Immunity to Domain Adaption, and Invariance Under Reweighting

Posted by Yuling Yao on Jun 14, 2019. Tag: modeling decision

Some loss functions are invariant under domain adaption, which suggests we can indeed learn the optimal model of the population from a non-representative sample without sacrifice from the extrapolation.

Earlier this week I talked to Prof. Samory Kpotufe about how invariance of odds ratio in case-control study is related to the domain adaption, essentially what I wrote in my previous post Should I reweight a case-control study. Samory pointed to me a fairly recent arXiv paper A Generalized Neyman-Pearson Criterion for Optimal Domain Adaptation by Clayton Scott. Yes, it is quite involved.

Types of domain adaptation

Denote $p(x,y)$ as the distribution of the ultimate population on which we would make prediction. Sometimes we might also have access to its margin $P_X(x)$ directly or indirectly through unlabeled data. A researcher however can only sample training data from a proposal ¹ $q(x,y)$. Typically $p(x,y)$ and $q(x,y)$ have to be coherent in some part — we can probably imagine a zip code classification data helps us a fair bit in facial recognition such as feature extraction, but there is probably less to gain for the purpose of predicting the price of NASDAQ:BYND by looking at the historical price data of 15th century English agriculture — we cannot do statistics without stationarity. Some common assumptions on this connection include:

covariate shift: If the conditional model is invariant $q(y\mid x) = p(y\mid x) $, such shift is termed covariate shift as only the margin of $x$ changes. In survey sampling this is the most common situation when there is sampling biases.
posterior drift: In contrast if the margin of $x$ is invariant $p(x)= q(x)$, and $q(y\mid x) = \phi (p(y\mid x)) $ through a monotone transformation $\phi$. For example feature-independent label corruption can be constructed by sampling $(x, y_{latent})$ from $p(x,y)$ first and corrupt the label $y$ by a random map $y_{obs} \sim f(y_{latent}) $ that only depends on the outcome. It should also be applied in survey sampling when the individual response is deliberately randomly drifted so as to protect individual privacy² — suppose we are on the street on Pyongyang and interview random people on their approval rate on DPRK authority, we could ask each participant to flip a (biased) coin, if the coin is head, they would only be required to report their true binary response (1= approve, 0= against), and the opposite response if the coin is modified by the random coin flip (head=report the true response, tail= report the opposite). Presumably it is enough corruption for individual privacy, maybe not enough for ВЧК though.
covariate shift with posterior drift: This is what Scott introduces in his paper. The margin of $x$ is allowed to shifted, $p(x)\neq q(x)$, but the conditional model is up to a monotone transformation $q(y\mid x) = \phi (p(y\mid x))$. I am not saying this is the most general framework, but it does discussed part of the problem I have raised in my last post, which I will draw their connection in this post.
outcome shift: That is $p(y)\neq q(y)$ but $q(x\mid y)=p(x\mid y)$. This is exactly what I discused in my last post. Examples include case-control study in epidemiology.

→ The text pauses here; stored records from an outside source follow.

This is an optimization exercise on Yosys and OpenROAD, whose aim is small area, not a production implementation. The RTL was checked by simulation tests, not by an equivalence proof against the original design. Power and IR drop assume default switching activity.

// CPU
module CPU (
    input clk,
    input rst,  
    input botao_ligar_agora,
    input botao_enviar_agora,
    input [17:0] instrucao_completa,
    output reg flag_clear_memoria,
    output reg flag_escrever,
    output [7:0] lcd_data,
    output lcd_rs,
    output lcd_rw,
    output lcd_e,
    output lcd_on
);
    assign lcd_on = 1'b1;
    localparam OP_CLEAR = 3'b110;
    localparam OP_DISPLAY = 3'b111;
    localparam S_DESLIGADO = 2'd0,
               S_AGUARDANDO = 2'd1,
               S_EXECUTANDO = 2'd2;
    reg [1:0] estado;
    reg sistema_ligado;
    wire flag_ligar, flag_enviar;
    wire [2:0] opcode_chaves = instrucao_completa[17:15];
    wire [3:0] rd = instrucao_completa[14:11];
    wire [3:0] leitura, wdig;
    wire dab_bit, neg;
    wire we, wclr, start_p, neg_cap, dab_step;
    wire [2:0] op_p;
    wire [3:0] d_p;
    wire [10:0] fonte_p;
    wire [5:0] pos;
    memoria banco_memoria(
        .clk(clk),
        .rst(~sistema_ligado),
        .enable(we),
        .ativar_clear(wclr || ~sistema_ligado),
        .escrita(wdig),
        .pos(pos),
        .leitura(leitura)
    );
    ula ula(
        .clk(clk),
        .rst(~sistema_ligado),
        .start_p(start_p),
        .exec(estado == S_EXECUTANDO),
        .chaves(instrucao_completa),
        .op_p(op_p),
        .d_p(d_p),
        .fonte_p(fonte_p),
        .rd(leitura),
        .pos(pos),
        .we(we),
        .wclr(wclr),
        .wdig(wdig),
        .neg_cap(neg_cap),
        .dab_step(dab_step),
        .dab_bit(dab_bit),
        .neg(neg)
    );
    displayLCD LCD(
        .clk(clk),
        .rst(~sistema_ligado),
        .btn_send(flag_enviar),
        .op_selc(opcode_chaves),
  ...
export LEC_CHECK = 0
export CAP_MARGIN = 20
export CORE_MARGIN = 2
export CORE_UTILIZATION = 65
export PLACE_DENSITY = 0.75
export SLEW_MARGIN = 20
create_clock -name core_clock -period 25.0 [get_ports {clk}]
standard.sh (not shown) runs the stock make flow with config.mk's settings and CLKGATE_MAP_FILE= SYNTH_SCRIPT=/design/flow/synth_recipe.tcl, a recipe that flattens the netlist after the stock synthesis.
==> flow/flow/run.sh <==
#!/bin/bash
# Own layout flow: the standard ORFS flow (standard.sh) run on a copy of
# ORFS's scripts folder with these changes:
#  - synthesis maps the combinational logic with an area-oriented ABC script
#    (flow/abc_area.script, selected by ABC_AREA=1);
#  - clock tree synthesis inserts no dummy loads and uses larger sink clusters;
#  - the port buffers use the smallest buffer;
#  - power recovery downsizes gates off the critical paths.
# Each tool's output goes to the ORFS logs under orfs/logs; make's output
# goes to standard.log in this folder.
set -euo pipefail
HERE=$(pwd)
S="$HERE/scripts_area"
rm -rf "$S"
cp -r "$FLOW_HOME/scripts" "$S"
cp "$HERE/flow/abc_area.script" "$S/abc_area.script"
sed -i 's/^  -repair_clock_nets\]/  -repair_clock_nets -dont_use_dummy_load]/' "$S/cts.tcl"
grep -q -- '-dont_use_dummy_load' "$S/cts.tcl"
bash standard.sh SCRIPTS_DIR="$S" ABC_AREA=1 \
  CTS_BUF_LIST=sky130_fd_sc_hd__clkbuf_8 \
  CTS_CLUSTER_SIZE=16 CTS_CLUSTER_DIAMETER=70 \
  BUFFER_PORTS_ARGS="-buffer_cell sky130_fd_sc_hd__buf_1" \
  RECOVER_POWER=100 \
  finish > "$HERE/standard.log" 2>&1
==> flow/flow/abc_area.script <==
strash
ifraig
dch -f
amap
topo
The first run went through all stages and came out clean.
Edit:
==> flow/flow/abc_area.script (replaced) <==
strash
&get -n
&st
&deepsyn -T 300
&put
ifraig
dch -f
amap
topo
- CORE_UTILIZATION: 65 -> 40
- PLACE_DENSITY: 0.75 -> 0.6
- critical path depth drops by 1
- setup slack is better by 180 ps
- final area decreases by about 0.9%
- total power is about the same
- utilization is lower by 27 points
- clock power drops by about 2%
- area after synthesis fell by 2.5%
- hold slack is better by 3.6 ps
- sequential cell count does not change
- wire length falls by about 1.7%
- clock-buffer cell count goes down by 1

* * *

CPU, a different RTL version from the one above (not shown whole).
Size in the first run: about 1,100 cells after synthesis, about 36 I/O pins.
export LEC_CHECK = 0
export CAP_MARGIN = 20
export CORE_MARGIN = 2
export CORE_UTILIZATION = 40
export PLACE_DENSITY = 0.6
export SLEW_MARGIN = 20
create_clock -name core_clock -period 25.0 [get_ports {clk}]
==> flow/flow/run.sh <==
#!/bin/bash
# Own layout flow: the standard ORFS flow (standard.sh) run on a copy of
# ORFS's scripts folder with these changes:
#  - synthesis maps the combinational logic with an area-oriented ABC script
#    (flow/abc_area.script, selected by ABC_AREA=1);
#  - clock tree synthesis inserts no dummy loads and uses larger sink clusters;
#  - the port buffers use the smallest buffer;
#  - power recovery downsizes gates off the critical paths.
# Each tool's output goes to the ORFS logs under orfs/logs; make's output
# goes to standard.log in this folder.
set -euo pipefail
HERE=$(pwd)
S="$HERE/scripts_area"
rm -rf "$S"
cp -r "$FLOW_HOME/scripts" "$S"
cp "$HERE/flow/abc_area.script" "$S/abc_area.script"
sed -i 's/^  -repair_clock_nets\]/  -repair_clock_nets -dont_use_dummy_load]/' "$S/cts.tcl"
grep -q -- '-dont_use_dummy_load' "$S/cts.tcl"
bash standard.sh SCRIPTS_DIR="$S" ABC_AREA=1 \
  CTS_BUF_LIST=sky130_fd_sc_hd__clkbuf_16 \
  CTS_CLUSTER_SIZE=28 CTS_CLUSTER_DIAMETER=100 \
  BUFFER_PORTS_ARGS="-buffer_cell sky130_fd_sc_hd__buf_1" \
  RECOVER_POWER=100 \
  finish > "$HERE/standard.log" 2>&1
==> flow/flow/abc_area.script <==
strash
ifraig
dch -f
amap
topo
The baseline produced a clean layout.
Then changed:
--- a/flow/flow/run.sh
+++ b/flow/flow/run.sh
@@ -20,2 +20,2 @@
-  CTS_BUF_LIST=sky130_fd_sc_hd__clkbuf_16 \
-  CTS_CLUSTER_SIZE=28 CTS_CLUSTER_DIAMETER=100 \
+  CTS_BUF_LIST=sky130_fd_sc_hd__clkbuf_8 \
+  CTS_CLUSTER_SIZE=12 CTS_CLUSTER_DIAMETER=60 \
What happened: The changed run produced a clean layout. Setup slack is better by 0.0066 ns. Core utilization went up by 0.34 points. Wire length went up by about 1.5%. Power went up by about 2.3%. Sequential cell count is unchanged. First-iteration DRC count went down by about 20%. Cell area went up by 0.76%. Global-route usage went up by 0.30 points.

[static timing again, ports no longer ideal]
How much do the figures lean on ideal ports? The routed layouts below were timed once more, with nothing changed but the port constraints. Step 1 (the two cells are an assumption about what drives the block):
set clk [get_ports {clk}]
set_driving_cell -lib_cell sky130_fd_sc_hd__clkbuf_16 $clk
set_driving_cell -lib_cell sky130_fd_sc_hd__buf_2 [delete_from_list [all_inputs] $clk]
Step 2 moves the port delays by t, midway between the first and last clock arrival at a register: inputs arrive t later, outputs are due t later. That takes back most of the time a late clock gives input paths. Three values: no drivers, after step 1, after step 2; two values: the first two.
run	shift t [ns]	slack for setup (ns)	hold WS [ns]
the first run of note 1	0.598	14.092 / 14.064 / 14.064	0.327 / 0.327 / 0.327
the second run of note 1	0.605	14.273 / 14.248 / 14.248	0.330 / 0.330 / 0.330
the first run of note 2	0.546	13.269 / 13.269 / 13.269	0.316 / 0.316 / 0.316
the second run of note 2	0.557	13.276 / 13.276 / 13.276	0.283 / 0.283 / 0.283
After both steps every run listed still meets setup and hold. The setup slack of the first run of note 1, which loses most, moves by -0.028 ns with the drivers and by -0.028 ns with both steps.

Let me first recap my previous discussion. In retrospective sampling / case-control study if I fix the margin the $q(y)$ for the purpose of easy implementation and sample $q(x\mid y) =p(x\mid y)$ afterwards, I can still estimate the odds ratio of the population in $p$ as if it is prospective sampling. In the end of my previous post, I emphasized that it is not compatible with the weighting methods which requires to reweighs the empirical loss function of each data point (i.e., cross entropy) by its importance ratio $p(y_i)/q(y_i)$. And I expect there is some other loss function that would induce such weighting invariance.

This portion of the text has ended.